**SOURCE INFORMATION:**
This design comes from an exercise in tuning for small area, a short achievable clock period and few clock cycles per item on the open sky130 flow, not from production work. The RTL was checked by simulation tests, not by an equivalence proof against the original design. Power figures rest on the tool's default switching activity, not on a simulated workload.

willow:
==> flow/design.v (excerpt) <==
module tcvt_unit (
    input  wire         clk,
    input  wire         rst,         
    input  wire         in_valid,
    input  wire         in_src_f32,  
    input  wire [1:0]   in_dst_kind, 
    input  wire [6:0]   in_shift,    
    input  wire [2:0]   in_rm,       
    input  wire [127:0] in_acc,      
    output reg          out_valid,
    output wire [47:0]  out_elem,    
    output wire [19:0]  out_flags    
);
    reg         r_valid;
    reg         r_src_f32;
    reg [1:0]   r_dst_kind;
    reg [6:0]   r_shift;
    reg [2:0]   r_rm;
    reg [127:0] r_acc;
    always @(posedge clk) begin
        r_valid    <= ~rst & in_valid;
        r_src_f32  <= in_src_f32;
        r_dst_kind <= in_dst_kind;
        r_shift    <= in_shift;
        r_rm       <= in_rm;
        r_acc      <= in_acc;
    end
    wire isf = ~r_dst_kind[1];
    wire isr = (r_dst_kind == 2'd0);
    wire isu = (r_dst_kind == 2'd3);
    reg [9:0] krf, k2f, ktf, kri, k2i, kti;
    always @* begin
        case (r_dst_kind)
            2'd0:    begin krf = 10'd141; k2f = 10'd112; ktf = 10'd143;
                           kri = -10'd9;  k2i = -10'd15; kti = 10'd16; end
            2'd1:    begin krf = 10'd151; k2f = 10'd124; ktf = 10'd132;
  ...
Settings: LEC_CHECK=0, CAP_MARGIN=20, CORE_MARGIN=2, CORE_UTILIZATION=40, SLEW_MARGIN=20; clock period 18.0 ns.
run.sh (not shown) runs the stock make flow with config.mk's settings and CLKGATE_MAP_FILE= SYNTH_SCRIPT=/design/flow/synth_recipe.tcl, a recipe that flattens the netlist after the stock synthesis.
willow completed; timing, DRC and antenna clean
Testbench counts of willow, summed over its fixed seeds: cycles 64,024, items 64,000.
## Diff of input files: pepper against willow
- setting CTS_CLUSTER_SIZE to 30 for the first time
- setting CTS_CLUSTER_DIAMETER to 100 for the first time
==> flow/flow/run.sh (new file) <==
#!/bin/bash
set -e
export BUFFER_PORTS_ARGS="-buffer_cell sky130_fd_sc_hd__buf_2"
export SETUP_SLACK_MARGIN=13.8
bash standard.sh > standard.log 2>&1
==> flow/standard.sh (new file) <==
#!/bin/bash
# synth_recipe.tcl (not shown) runs the flow's synth.tcl, then flattens the netlist and writes it again
# the make line also repeats each setting of config.mk as NAME=value (left out here)
make -C /OpenROAD-flow-scripts/flow DESIGN_CONFIG=/design/flow/config.mk WORK_HOME=/design/flow/orfs CLKGATE_MAP_FILE= SYNTH_SCRIPT=/design/flow/synth_recipe.tcl "${@:-finish}"
removed: flow/run.sh
Findings:
Power: pepper draws less than willow. Summary of pepper over willow: cell area after placement shrank by about 2.6%; length of routed met2 wiring has increased; CTS sink count neither gained nor lost much. Average vias per placed instance in pepper vs willow: up 1.3%. Summary of pepper over willow: iteration count of the initial detailed-routing pass went up 1; area growth from synthesis to layout saw little to no change.


Another version of the RTL of tcvt_unit (not shown whole).
For scale: about 500 flip-flops, roughly 210 I/O pins, about 31000 µm² of cells after synthesis.
==> flow/config.mk <==
export PLATFORM = sky130hd
export DESIGN_NAME = tcvt_unit
export DESIGN_NICKNAME = tcvt_unit
export VERILOG_FILES = /design/flow/design.v
export SDC_FILE = /design/flow/constraint.sdc
export NUM_CORES = 4
export LEC_CHECK = 0
export ABC_AREA = 1
export CAP_MARGIN = 20
export CORE_MARGIN = 2
export CORE_UTILIZATION = 70
export CTS_CLUSTER_DIAMETER = 100
export CTS_CLUSTER_SIZE = 30
export SLEW_MARGIN = 20
==> flow/constraint.sdc <==
create_clock -name core_clock -period 18.0 [get_ports {clk}]
set_input_delay 3.6000 -clock core_clock [delete_from_list [all_inputs] [get_ports {clk}]]
set_output_delay 3.6000 -clock core_clock [all_outputs]
set_load 0.01 [all_outputs]
standard.sh (not shown) runs the stock make flow with config.mk's settings and CLKGATE_MAP_FILE= SYNTH_SCRIPT=/design/flow/synth_recipe.tcl, a recipe that flattens the netlist after the stock synthesis.
==> flow/flow/run.sh <==
#!/bin/bash
# Standard layout, with the port buffers made from buf_2 cells instead of
# the default delay-buffer cells.
set -e
export BUFFER_PORTS_ARGS="-buffer_cell sky130_fd_sc_hd__buf_2"
bash standard.sh > standard.log 2>&1
Testbench counts at the start, summed over its fixed seeds: cycles 64,024, items 64,000.
Next try:
==> flow/flow/run.sh (replaced) <==
#!/bin/bash
set -e
export BUFFER_PORTS_ARGS="-buffer_cell sky130_fd_sc_hd__buf_2"
export SETUP_SLACK_MARGIN=13.3
bash standard.sh > standard.log 2>&1
--- a/flow/config.mk
+++ b/flow/config.mk
@@ -11,3 +11,3 @@
-export CORE_UTILIZATION = 70
-export CTS_CLUSTER_DIAMETER = 100
-export CTS_CLUSTER_SIZE = 30
+export CORE_UTILIZATION = 75
+export CTS_CLUSTER_DIAMETER = 80
+export CTS_CLUSTER_SIZE = 25
The new run went through all stages and came out clean.
Clock power grows by about 27%.
Worst setup slack degrades by 0.014 ns.
Via count grows by 4.3%.
Final area grows by 1.5%.
Sequential share of layout area went down by 0.44 points.
Clock-buffer cell count grows by 7.

## afterwards: timing with drivers on the ports
In the flow no input, the clock included, has a driving cell. The finished layouts below were timed again as built, in two steps.
Step 1 sets driving cells, clkbuf_16 on the clock port and buf_2 on the other inputs (assumed; they add their load-dependent delay and slew).
Step 2 adds t to the input delays and takes it off the output delays; t is the mean of the earliest and latest rising clock arrival at the registers after step 1. Input paths then give back, and output paths get back, about the clock's delay inside the block.
a / b / c = ideal ports / drivers / drivers and shift; a / b = the first two.
run | t, ns | slack for setup (ns) | worst hold slack (ns)
willow | 0.712 | 12.373 / 12.373 / 12.373 | 0.303 / 0.303 / 0.303
pepper | 0.715 | 13.276 / 13.211 / 13.437 | 0.334 / 0.334 / 0.334
the first run of note 2 | 0.638 | 13.337 / 13.277 / 13.379 | 0.337 / 0.337 / 0.337
the second run of note 2 | 0.671 | 13.324 / 13.264 / 13.503 | 0.329 / 0.329 / 0.329
After both steps every run listed still meets setup and hold.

**TASK PROMPT:** A verbatim transcription is needed of the lines above, starting at the line with "standard.sh (not shown)" and ending at the line with "Step 1 sets", both included, and of nothing else.

**RESPONSE TO THIS EXERCISE:**
standard.sh (not shown) runs the stock make flow with config.mk's settings and CLKGATE_MAP_FILE= SYNTH_SCRIPT=/design/flow/synth_recipe.tcl, a recipe that flattens the netlist after the stock synthesis.
==> flow/flow/run.sh <==
#!/bin/bash
# Standard layout, with the port buffers made from buf_2 cells instead of
# the default delay-buffer cells.
set -e
export BUFFER_PORTS_ARGS="-buffer_cell sky130_fd_sc_hd__buf_2"
bash standard.sh > standard.log 2>&1
Testbench counts at the start, summed over its fixed seeds: cycles 64,024, items 64,000.
Next try:
==> flow/flow/run.sh (replaced) <==
#!/bin/bash
set -e
export BUFFER_PORTS_ARGS="-buffer_cell sky130_fd_sc_hd__buf_2"
export SETUP_SLACK_MARGIN=13.3
bash standard.sh > standard.log 2>&1
--- a/flow/config.mk
+++ b/flow/config.mk
@@ -11,3 +11,3 @@
-export CORE_UTILIZATION = 70
-export CTS_CLUSTER_DIAMETER = 100
-export CTS_CLUSTER_SIZE = 30
+export CORE_UTILIZATION = 75
+export CTS_CLUSTER_DIAMETER = 80
+export CTS_CLUSTER_SIZE = 25
The new run went through all stages and came out clean.
Clock power grows by about 27%.
Worst setup slack degrades by 0.014 ns.
Via count grows by 4.3%.
Final area grows by 1.5%.
Sequential share of layout area went down by 0.44 points.
Clock-buffer cell count grows by 7.

## afterwards: timing with drivers on the ports
In the flow no input, the clock included, has a driving cell. The finished layouts below were timed again as built, in two steps.
Step 1 sets driving cells, clkbuf_16 on the clock port and buf_2 on the other inputs (assumed; they add their load-dependent delay and slew).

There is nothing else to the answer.